• **WHAT YOU SHOULD DO**:
Search the material for "return" and copy each line in which it is found.

• **RECORDS SUPPLIED**:
--- src/rtl/counter_bank_pkg.sv ---
// counter_bank_pkg: shared helpers for the counter bank.
//   prescale_width() - register width for a prescaler counting 0..PRESCALE-1
//   params_ok()      - legal parameter combination check, used at elaboration
package counter_bank_pkg;

  // ceil(log2(prescale)), never below 1 so the register is never zero-width
  function automatic int prescale_width(input int prescale);
    return (prescale <= 2) ? 1 : $clog2(prescale);
  endfunction

  function automatic bit params_ok(input int width, input int prescale);
    return (width >= 1) && (prescale >= 1);
  endfunction

endpackage

--- src/rtl/counter_bank_channel.sv ---
// counter_bank_channel: one up/down counter with load, wrap/saturate mode
// and terminal-count flags.
//   clk_i, rst_i      clock, async active-high reset
//   tick_i            shared prescaler strobe
//   load_i            synchronous load (highest priority)
//   load_value_i      load data
//   up_i, enable_i    direction and count enable
//   saturate_i        0 = wrap, 1 = clamp at limits
//   count_o           current value
//   at_max_o/at_min_o combinational terminal flags
//   wrap_pulse_o      registered pulse, high while the wrapped value is shown
module counter_bank_channel #(
  parameter int              WIDTH       = 16,
  parameter logic [WIDTH-1:0] RESET_VALUE = '0
) (
  input  logic             clk_i,
  input  logic             rst_i,
  input  logic             tick_i,
  input  logic             load_i,
  input  logic [WIDTH-1:0] load_value_i,
  input  logic             up_i,
  input  logic             enable_i,
  input  logic             saturate_i,
  output logic [WIDTH-1:0] count_o,
  output logic             at_max_o,
  output logic             at_min_o,
  output logic             wrap_pulse_o
);

  logic [WIDTH-1:0] count_q, count_d;
  logic             wrap_q, wrap_d;
  logic             at_max, at_min;

  assign at_max = &count_q;
  assign at_min = ~|count_q;

  always_comb begin
    count_d = count_q;
    wrap_d  = 1'b0;
    if (load_i) begin
      count_d = load_value_i;
    end else if (enable_i && tick_i) begin
      if (up_i) begin
        if (!at_max) begin
          count_d = count_q + 1'b1;
        end else if (!saturate_i) begin
          count_d = '0;
          wrap_d  = 1'b1;
        end
      end else begin
        if (!at_min) begin
          count_d = count_q - 1'b1;
        end else if (!saturate_i) begin
          count_d = '1;
          wrap_d  = 1'b1;
        end
      end
    end
  end

  always_ff @(posedge clk_i or posedge rst_i) begin
    if (rst_i) begin
      count_q <= RESET_VALUE;
      wrap_q  <= 1'b0;
    end else begin
      count_q <= count_d;
      wrap_q  <= wrap_d;
    end
  end

  assign count_o      = count_q;
  assign at_max_o     = at_max;
  assign at_min_o     = at_min;
  assign wrap_pulse_o = wrap_q;

endmodule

• **EXPECTED ANSWER**:
    return (prescale <= 2) ? 1 : $clog2(prescale);
    return (width >= 1) && (prescale >= 1);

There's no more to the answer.